スナックと居酒屋の間にある狭い路地。双方から出たと思われるゴミの山を避けて、裏手にある壁に少年は導く。
「ここ、ここ。変な模様だから、塾の間じゃ噂になってる」
手招きする光太よりも先に、壁の紋様に目を見開く。
「これは……」
柚月の声は、かすれてしまう。目にしたものは、【月鎮郷】で撮影した謎の術式と同じものだったからだ。
事情を知らない幼馴染みは、腰をかがめて眉根を寄せる。
「この、ヘタクソな模様は? 身長も低いし……同一人物が書いたとは思えないな」
固まっている柚月をよそに、春日は問題の術式の周辺にある落書きに注目している。彼の腰付近には、似たような紋様が多数描かれていた。線が歪んでいたり、微妙に形が違ったり。小さな子供が真似をして失敗した印象を受ける。
「みんなが真似て書いたみたい。他のラクガキとは違って何かの紋章に見えるからさ」
光太の証言により、小学生の落書き大会に発展していったことが予想される。だが、本物と模倣では決定的な違いがあった。
「これだけ、うっすら光ってるな。夜光塗料でも塗ってあるのか?」
のばした幼馴染みの手を柚月は掴んだ。
「触っちゃ駄目。何が起こるかわからないから」
「大げさだな。ただのラクガキだろ?」
苦笑する春日をよそに、柚月は携帯電話を取り出した。
「……まずは報告してからじゃないと」
「柚も大変だね」
柚月の言動を別の意味に受け取ったらしい幼馴染みは、慎重すぎると笑う。カメラ機能を呼び出し、撮影する方としては、笑い事ではなかった。
朱堂の情報は本当だった。ガセネタと思っていた身としては、大いに当てが外れてしまい、軌道修正に苦労する。
あの男は、何がしたいのだろう。わざわざ持っている情報を教えるメリットでもあるのだろうか。
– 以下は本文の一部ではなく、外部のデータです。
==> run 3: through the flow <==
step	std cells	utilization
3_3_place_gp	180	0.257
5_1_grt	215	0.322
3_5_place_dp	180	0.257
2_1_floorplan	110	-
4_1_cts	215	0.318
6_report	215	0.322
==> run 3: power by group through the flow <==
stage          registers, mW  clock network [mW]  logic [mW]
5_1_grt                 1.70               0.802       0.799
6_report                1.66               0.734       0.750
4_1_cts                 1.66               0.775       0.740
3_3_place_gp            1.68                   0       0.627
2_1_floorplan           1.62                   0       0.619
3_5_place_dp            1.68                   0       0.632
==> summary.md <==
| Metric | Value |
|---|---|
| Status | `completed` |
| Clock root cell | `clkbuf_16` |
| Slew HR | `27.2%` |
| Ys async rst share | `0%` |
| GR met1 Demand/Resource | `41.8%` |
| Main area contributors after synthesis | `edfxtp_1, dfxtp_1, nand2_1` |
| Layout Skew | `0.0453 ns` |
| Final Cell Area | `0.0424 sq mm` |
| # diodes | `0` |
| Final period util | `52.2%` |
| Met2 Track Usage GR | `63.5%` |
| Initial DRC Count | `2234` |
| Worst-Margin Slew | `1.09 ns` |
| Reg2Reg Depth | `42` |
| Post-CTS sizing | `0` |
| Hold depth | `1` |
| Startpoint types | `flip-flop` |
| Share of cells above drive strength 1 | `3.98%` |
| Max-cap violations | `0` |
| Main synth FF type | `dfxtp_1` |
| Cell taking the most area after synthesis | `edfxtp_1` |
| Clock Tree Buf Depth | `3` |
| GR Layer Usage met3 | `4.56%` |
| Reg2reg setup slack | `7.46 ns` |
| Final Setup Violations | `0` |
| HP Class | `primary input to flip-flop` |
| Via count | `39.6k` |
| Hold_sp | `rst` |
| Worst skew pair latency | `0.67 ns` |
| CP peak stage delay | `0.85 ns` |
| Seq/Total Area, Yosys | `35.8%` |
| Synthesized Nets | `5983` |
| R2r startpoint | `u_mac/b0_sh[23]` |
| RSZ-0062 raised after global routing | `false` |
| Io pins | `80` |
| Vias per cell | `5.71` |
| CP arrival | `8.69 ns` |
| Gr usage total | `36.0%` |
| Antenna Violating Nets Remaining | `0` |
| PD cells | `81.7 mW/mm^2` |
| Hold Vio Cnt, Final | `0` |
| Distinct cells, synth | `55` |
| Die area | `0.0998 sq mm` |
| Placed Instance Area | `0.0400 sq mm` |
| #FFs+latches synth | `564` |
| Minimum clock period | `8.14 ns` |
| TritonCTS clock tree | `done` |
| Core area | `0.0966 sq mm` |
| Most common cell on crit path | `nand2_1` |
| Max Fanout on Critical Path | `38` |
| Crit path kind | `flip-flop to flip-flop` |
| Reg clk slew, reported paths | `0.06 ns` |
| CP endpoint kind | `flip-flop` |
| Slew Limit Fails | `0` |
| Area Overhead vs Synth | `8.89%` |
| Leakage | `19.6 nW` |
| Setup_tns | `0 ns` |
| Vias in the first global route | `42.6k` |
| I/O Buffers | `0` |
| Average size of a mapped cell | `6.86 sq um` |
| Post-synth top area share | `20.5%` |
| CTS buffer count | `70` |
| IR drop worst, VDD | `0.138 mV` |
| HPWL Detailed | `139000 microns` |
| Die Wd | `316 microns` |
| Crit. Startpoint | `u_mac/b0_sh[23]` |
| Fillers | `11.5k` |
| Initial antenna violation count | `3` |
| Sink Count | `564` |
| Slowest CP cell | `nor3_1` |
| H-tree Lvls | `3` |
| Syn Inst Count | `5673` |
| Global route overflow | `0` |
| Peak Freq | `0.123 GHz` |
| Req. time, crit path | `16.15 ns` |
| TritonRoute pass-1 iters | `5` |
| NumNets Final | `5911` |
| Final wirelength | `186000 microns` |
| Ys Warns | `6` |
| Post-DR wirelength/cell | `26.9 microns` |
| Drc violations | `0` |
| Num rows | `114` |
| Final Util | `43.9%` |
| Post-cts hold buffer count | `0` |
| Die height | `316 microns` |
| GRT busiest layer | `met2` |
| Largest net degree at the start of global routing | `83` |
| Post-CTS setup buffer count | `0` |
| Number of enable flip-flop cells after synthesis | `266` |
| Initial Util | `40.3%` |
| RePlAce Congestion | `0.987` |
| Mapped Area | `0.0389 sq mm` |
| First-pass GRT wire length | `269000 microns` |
File: src/design/psfr_pkg.sv
// Shared types and fixed field widths for the position synced frame ring.
// Used by the controller, the datapath and the top level; depends on nothing.
package psfr_pkg;

  // Fixed widths of the item and result fields.
  localparam int POS_W   = 64;
  localparam int FRAME_W = 32;
  localparam int COUNT_W = 7;
  localparam int CFG_W   = 11;
  localparam int CNT_W   = 10;

  // Function codes of an input item.
  localparam logic FUNC_WRITE = 1'b0;
  localparam logic FUNC_READ  = 1'b1;

  // Commands from the controller to the datapath.
  typedef struct packed {
    logic capture;     // latch the accepted item
    logic calc;        // position difference and ring flags
    logic clamp;       // gap clamp, or restart of an empty ring
    logic push;        // store one frame at the tail
    logic push_zero;   // the pushed frame is a zero-filled one
    logic finish;      // advance positions and totals past the clamped gap
    logic emit_write;  // present the write result
    logic check;       // read range check and start slot
    logic issue;       // read one slot
    logic emit_err;    // present the read error result
  } cmd_t;

  // Status from the datapath to the controller.
  typedef struct packed {
    logic read_op;
    logic fill_zero;
    logic fill_one;
    logic rd_err;
    logic rd_last;
  } sts_t;

endpackage

File: src/design/psfr_ctrl.sv
// Sequencing controller of the frame ring: one-hot state machine issuing commands.
// Depends on psfr_pkg for the command and status structs.
module psfr_ctrl (
  input  logic           clk,
  input  logic           rst,
  input  logic           start,
  input  psfr_pkg::sts_t sts,
  output psfr_pkg::cmd_t cmd,
  output logic           busy
);
  import psfr_pkg::*;

  typedef enum logic [8:0] {
    IDLE     = 9'b000000001,
    CALC     = 9'b000000010,
    W_CLAMP  = 9'b000000100,
    W_FILL   = 9'b000001000,
    W_PUSH   = 9'b000010000,
    W_END    = 9'b000100000,
    W_RESULT = 9'b001000000,
    R_CHECK  = 9'b010000000,
    R_ISSUE  = 9'b100000000
  } state_t;

  state_t state;
  state_t state_next;

  // State register.
  always_ff @(posedge clk) begin
    if (rst) begin
      state <= IDLE;
    end else begin
      state <= state_next;
    end
  end

  assign busy = (state != IDLE);

  // Next state and commands.
  always_comb begin
    state_next = state;
    cmd        = '0;
    unique case (state)
      IDLE: begin
        if (start) begin
          cmd.capture = 1'b1;
          state_next  = CALC;
        end
      end
      CALC: begin
        cmd.calc   = 1'b1;
        state_next = sts.read_op ? R_CHECK : W_CLAMP;
      end
      W_CLAMP: begin
        cmd.clamp  = 1'b1;
        state_next = W_FILL;
      end
      W_FILL: begin
        // One zero frame per cycle until the clamped gap is used up.
        if (!sts.fill_zero) begin
          cmd.push      = 1'b1;
          cmd.push_zero = 1'b1;
        end
        if (sts.fill_zero || sts.fill_one) begin
          state_next = W_PUSH;
        end
      end
      W_PUSH: begin
        cmd.push   = 1'b1;
        state_next = W_END;
      end
      W_END: begin
        cmd.finish = 1'b1;
        state_next = W_RESULT;
      end
      W_RESULT: begin
        cmd.emit_write = 1'b1;
        state_next     = IDLE;
      end
      R_CHECK: begin
        cmd.check  = 1'b1;
        state_next = R_ISSUE;
      end
      R_ISSUE: begin
        if (sts.rd_err) begin
          cmd.emit_err = 1'b1;
          state_next   = IDLE;
        end else begin
          cmd.issue = 1'b1;
          if (sts.rd_last) begin
            state_next = IDLE;
          end
        end
      end
      default: begin
        state_next = IDLE;
      end
    endcase
  end

endmodule
[src/hdl/vrt_pkg.sv]
// ---------------------------------------------------------------------------
// vrt_pkg
// Shared types and codes of the voxel ray traversal engine.
// ---------------------------------------------------------------------------
package vrt_pkg;

    typedef logic [31:0] vrt_time_t;

    // per-lane control from the sequencer
    typedef struct packed {
        logic load;   // latch ray, start both divisions
        logic mul;    // register te * dir
        logic upd;    // commit voxel, advance crossing on tie
    } vrt_lane_ctl_t;

    localparam logic FUNC_START  = 1'b0;
    localparam logic FUNC_ANSWER = 1'b1;

    localparam logic [1:0] KIND_QUERY = 2'd0;
    localparam logic [1:0] KIND_HIT   = 2'd1;
    localparam logic [1:0] KIND_MISS  = 2'd2;
    localparam logic [1:0] KIND_NORAY = 2'd3;

    // APB register map
    localparam logic [2:0] ADDR_MAX_DIST = 3'd0;

    localparam vrt_time_t TIME_SAT = 32'hFFFF_FFFF;

endpackage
もしや、燎牙を襲ったのは別の人物なのか。朱堂は疑いを晴らすために協力している。
この推理も一応の辻褄は通る。ただし、当然【御門家】を襲撃した犯人は振り出しに戻るし、証明する材料どころか手がかりは全くない。
どう推測すればいいのか、さっぱりわからない。
ますます深くなっていく謎に、柚月の頭はぐちゃぐちゃだった。手に入れたピースが膨大すぎるのと、法則が見えないために繋ぐことができない。
出口の見えないトンネルの中を歩いている気分だった。ただ疲労感だけが蓄積されていくのを気付き始めた頃、
「すげー!」
光太が興奮した様子で、鼻息も荒く叫んでくる。
「やっぱり、姉ちゃんって正義のヒーローなんだな! 毎日、こうやって悪いヤツと戦ってるんだッ!」
うん。
結論から言うと、春日にバレた。